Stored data

Source: an optimization exercise on an open RTL-to-GDS flow (aim: small area, a short achievable clock period and few clock cycles per item). Production flows keep margins and buffers that such runs may drop. Where RTL was checked, it was by simulation tests only, not by an equivalence proof against the original. No functional check of the RTL was part of run 1.

==> flow/design.v, too long to show whole: its modules and the start of the top module <==
// module serac_cascade: 3131 lines
module serac_cascade (
    input  wire        clk,
    input  wire        rst,         
    input  wire        cfg_we,
    input  wire [5:0]  cfg_addr,    
    input  wire [31:0] cfg_data,
    input  wire        clr_state,   
    input  wire        in_valid,
    output wire        in_ready,
    input  wire [31:0] in_x,
    output reg         out_valid,
    output reg  [31:0] out_y
);
  // ...
==> flow/flow/run.sh <==
#!/bin/bash
set -euo pipefail
R=$PWD/orfs/results/sky130hd/serac_cascade/base
bash standard.sh synth > synth.log 2>&1
python3 flow/fa_polarity.py $R/1_2_yosys.v $R/1_2_yosys.pol.v > fa_polarity.log 2>&1
cp $R/1_2_yosys.v $R/1_2_yosys.std.v
mv $R/1_2_yosys.pol.v $R/1_2_yosys.v
rm -f $R/1_synth.odb $R/1_synth.sdc
bash standard.sh SETUP_SLACK_MARGIN=15 \
    "BUFFER_PORTS_ARGS=-buffer_cell sky130_fd_sc_hd__buf_4" \
    CTS_CLUSTER_SIZE=26 CTS_CLUSTER_DIAMETER=70 GPL_TIMING_DRIVEN=1 \
    finish > standard_flow.log 2>&1
==> flow/flow/fa_polarity.py <==
#!/usr/bin/env python3
"""Remove inverters between full adders in a flat sky130 gate netlist.

A full adder satisfies FA(~a, ~b, ~c) = ~FA(a, b, c) on both outputs. Each
fa cell may therefore be "flipped": its inputs and its outputs complemented.
The pass strips the removable inverters (inv_* cells whose output is not a
port or an assign operand), chooses the flips by local search so that as few
inversions as possible remain, and puts back one inverter per net that still
needs its complement. Registers and every other cell are left as they are.

usage: fa_polarity.py in.v out.v
"""
import re
import sys
from collections import defaultdict

OUT_PINS = {"X", "Y", "Q", "Q_N", "SUM", "COUT", "HI", "LO"}

src = open(sys.argv[1]).read()
m = re.search(r"\bmodule\s+(\S+)\s*\((.*?)\);", src, re.S)
ports = set(p.strip().lstrip("\\") for p in m.group(2).split(","))

inst_re = re.compile(r"^(\s*)(sky130_fd_sc_hd__\w+)\s+(\S+)\s*\((.*?)\);\s*$", re.S | re.M)
pin_re = re.compile(r"\.(\w+)\(\s*(.*?)\s*\)\s*(?:,|$)", re.S)

cells = []          # [type, name, {pin: net}, span]
for mt in inst_re.finditer(src):
    pins = dict(pin_re.findall(mt.group(4)))
    cells.append([mt.group(2), mt.group(3), pins, mt.span()])

def base(n):
    n = n.strip()
    n = re.sub(r"\[\d+\]$", "", n)
    return n.lstrip("\\").strip()

assign_nets = set()
for am in re.finditer(r"^\s*assign\s+(.*?);", src, re.S | re.M):
    for tok in re.findall(r"\\?[A-Za-z_$][\w$.\[\]\\]*(?:\s*\[\d+\])?", am.group(1)):
        assign_nets.add(tok.strip())

def is_port(n):
    return base(n) in ports

drv = {}
for i, (t, name, pins, _) in enumerate(cells):
    for p, n in pins.items():
        if p in OUT_PINS:
            drv[n] = (i, p)

def is_inv(t):
    return re.match(r"sky130_fd_sc_hd__(inv|clkinv)_\d+$", t) is not None

removable = set()
for i, (t, name, pins, _) in enumerate(cells):
    if is_inv(t) and t.endswith("inv_1"):
        y = pins["Y"]
        if not is_port(y) and y not in assign_nets and not y.startswith("\\"):
            removable.add(i)

def logical(n):
    """(source net, parity) following removable inverters."""
    par = 0
    seen = 0
    while n in drv and drv[n][0] in removable:
        n = cells[drv[n][0]][2]["A"]
        par ^= 1
        seen += 1
        if seen > 100:
            break
    return n, par

isfa = [t.startswith("sky130_fd_sc_hd__fa_") for (t, _, _, _) in cells]
XSWAP = {"sky130_fd_sc_hd__xor2_1": "sky130_fd_sc_hd__xnor2_1",
         "sky130_fd_sc_hd__xnor2_1": "sky130_fd_sc_hd__xor2_1"}
isx = [t in XSWAP for (t, _, _, _) in cells]     # output polarity may flip

# loads: (cell index, pin, source net, parity)
loads = []
for i, (t, name, pins, _) in enumerate(cells):
    if i in removable:
        continue
    for p, n in pins.items():
        if p in OUT_PINS:
            continue
        if not n or n.startswith("1'"):
            continue
        s, par = logical(n)
        if par == 0 and s == n:
            continue       # not through a removable inverter: leave alone,
                           # unless the cell is an fa (it may flip)
        loads.append((i, p, s, par))
# fa input pins that are not behind an inverter still matter if the fa flips
for i, (t, name, pins, _) in enumerate(cells):
    if i in removable or not isfa[i]:
        continue
    for p in ("A", "B", "CIN"):
        n = pins[p]
        s, par = logical(n)
        if par == 0 and s == n:
            loads.append((i, p, s, 0))
# loads of fa outputs that are not behind an inverter
fa_out_nets = {}
for i, (t, name, pins, _) in enumerate(cells):
    if isfa[i]:
        for p in ("SUM", "COUT"):
            fa_out_nets[pins[p]] = i
    if isx[i]:
        fa_out_nets[pins["X" if "X" in pins else "Y"]] = i
have = set((l[0], l[1]) for l in loads)
for i, (t, name, pins, _) in enumerate(cells):
    if i in removable:
        continue
    for p, n in pins.items():
        if p in OUT_PINS or (i, p) in have:
            continue
        if n in fa_out_nets:
            loads.append((i, p, n, 0))
# ports / assigns driven by fa outputs can not change polarity: pin the fa
pinned = set()
for n, i in fa_out_nets.items():
    if is_port(n) or n in assign_nets:
        pinned.add(i)
# constants feeding fa inputs: the fa may still flip (use the other constant)

def src_fa(s):
    d = drv.get(s)
    if d and (isfa[d[0]] or isx[d[0]]):
        return d[0]
    return None

by_src = defaultdict(list)
for li, (i, p, s, par) in enumerate(loads):
    by_src[s].append(li)
cell_srcs = defaultdict(set)
for s, lis in by_src.items():
    g = src_fa(s)
    if g is not None:
        cell_srcs[g].add(s)
    for li in lis:
        i = loads[li][0]
        if isfa[i]:
            cell_srcs[i].add(s)

phi = [0] * len(cells)

def need(li):
    i, p, s, par = loads[li]
    r = par
    if isfa[i]:
        r ^= phi[i]
    g = src_fa(s)
    if g is not None:
        r ^= phi[g]
    return r

def cost_src(s):
    if s.startswith("1'"):
        return 0
    return 1 if any(need(li) for li in by_src[s]) else 0

def total():
    return sum(cost_src(s) for s in by_src)

import random
random.seed(1)
before = total()
flippable = [f for f in range(len(cells)) if (isfa[f] or isx[f]) and f not in pinned]
cur = before
best = cur
best_phi = list(phi)
T = 2.0
steps = 60 * len(flippable)
passes = 0
for it in range(steps):
    f = random.choice(flippable)
    ss = cell_srcs[f]
    c0 = sum(cost_src(x) for x in ss)
    phi[f] ^= 1
    c1 = sum(cost_src(x) for x in ss)
    d = c1 - c0
    if d <= 0 or random.random() < pow(2.718, -d / T):
        cur += d
        if cur < best:
            best = cur
            best_phi = list(phi)
    else:
        phi[f] ^= 1
    T = max(0.02, 2.0 * (1 - it / steps))
phi = best_phi
# final greedy cleanup
improved = True
while improved:
    improved = False
    passes += 1
    for f in flippable:
        ss = cell_srcs[f]
        c0 = sum(cost_src(x) for x in ss)
        phi[f] ^= 1
        c1 = sum(cost_src(x) for x in ss)
        if c1 < c0:
            improved = True
        else:
            phi[f] ^= 1
after = total()

# rebuild
newpins = {}
inv_for = {}
extra = []
k = 0
for li, (i, p, s, par) in enumerate(loads):
    r = need(li)
    if r == 0:
        newpins[(i, p)] = s
    else:
        if s.startswith("1'"):
            newpins[(i, p)] = "1'h1" if s.endswith("0") else "1'h0"
            continue
        if s not in inv_for:
            k += 1
            nn = "_fapol_%d_" % k
            inv_for[s] = nn
            extra.append((s, nn))
        newpins[(i, p)] = inv_for[s]

out = []
pos = 0
for i, (t, name, pins, span) in enumerate(cells):
    out.append(src[pos:span[0]])
    pos = span[1]
    if i in removable:
        continue
    ren = {}
    if isx[i] and phi[i]:
        t = XSWAP[t]
        ren = {"X": "Y", "Y": "X"}
    body = []
    for p, n in pins.items():
        p = ren.get(p, p) if p in ("X", "Y") else p
        body.append("    .%s(%s )" % (p, newpins.get((i, ren.get(p, p) if ren else p), n)))
    out.append("  %s %s (\n%s\n  );" % (t, name, ",\n".join(body)))
rest = src[pos:]
decl = "".join("  wire %s;\n" % nn for (_, nn) in extra)
insts = "".join("  sky130_fd_sc_hd__inv_1 _fapol_inv_%d_ (\n    .A(%s ),\n    .Y(%s )\n  );\n"
                % (j + 1, s, nn) for j, (s, nn) in enumerate(extra))
rest = rest.replace("endmodule", insts + "endmodule", 1)
text = "".join(out) + rest
# declare new wires after the module header
text = re.sub(r"(\bmodule\s+\S+\s*\(.*?\);\n)", lambda mm: mm.group(1) + decl, text, count=1, flags=re.S)
open(sys.argv[2], "w").write(text)
nflip = sum(phi)
sys.stderr.write("fa_polarity: %d removable inverters, %d -> %d needed, %d fa flipped, %d passes\n"
                 % (len(removable), before, after, nflip, passes))
==> flow/standard.sh <==
#!/bin/bash
# synth_recipe.tcl (not shown) runs the flow's synth.tcl, then flattens the netlist and writes it again
# the make line also repeats each setting of config.mk as NAME=value (left out here)
make -C /OpenROAD-flow-scripts/flow DESIGN_CONFIG=/design/flow/config.mk WORK_HOME=/design/flow/orfs CLKGATE_MAP_FILE= SYNTH_SCRIPT=/design/flow/synth_recipe.tcl "${@:-finish}"
==> flow/config.mk <==
export PLATFORM = sky130hd
export DESIGN_NAME = serac_cascade
export DESIGN_NICKNAME = serac_cascade
export VERILOG_FILES = /design/flow/design.v
export SDC_FILE = /design/flow/constraint.sdc
export NUM_CORES = 8
export LEC_CHECK = 0
export CAP_MARGIN = 20
export CORE_MARGIN = 2
export CORE_UTILIZATION = 40
export PLACE_DENSITY = 0.6
export SETUP_SLACK_MARGIN = 0.5
export SLEW_MARGIN = 20
==> flow/constraint.sdc <==
create_clock -name core_clock -period 20.0 [get_ports {clk}]
set_input_delay 4.0000 -clock core_clock [delete_from_list [all_inputs] [get_ports {clk}]]
set_output_delay 4.0000 -clock core_clock [all_outputs]
set_load 0.01 [all_outputs]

[What you are asked to do]
Could you retype exactly the lines above, starting at the line that contains "finish > standard_flow.log 2>&1" and ending at the line that contains "A full adder", and nothing more?

[Expected answer]
    finish > standard_flow.log 2>&1
==> flow/flow/fa_polarity.py <==
#!/usr/bin/env python3
"""Remove inverters between full adders in a flat sky130 gate netlist.

A full adder satisfies FA(~a, ~b, ~c) = ~FA(a, b, c) on both outputs. Each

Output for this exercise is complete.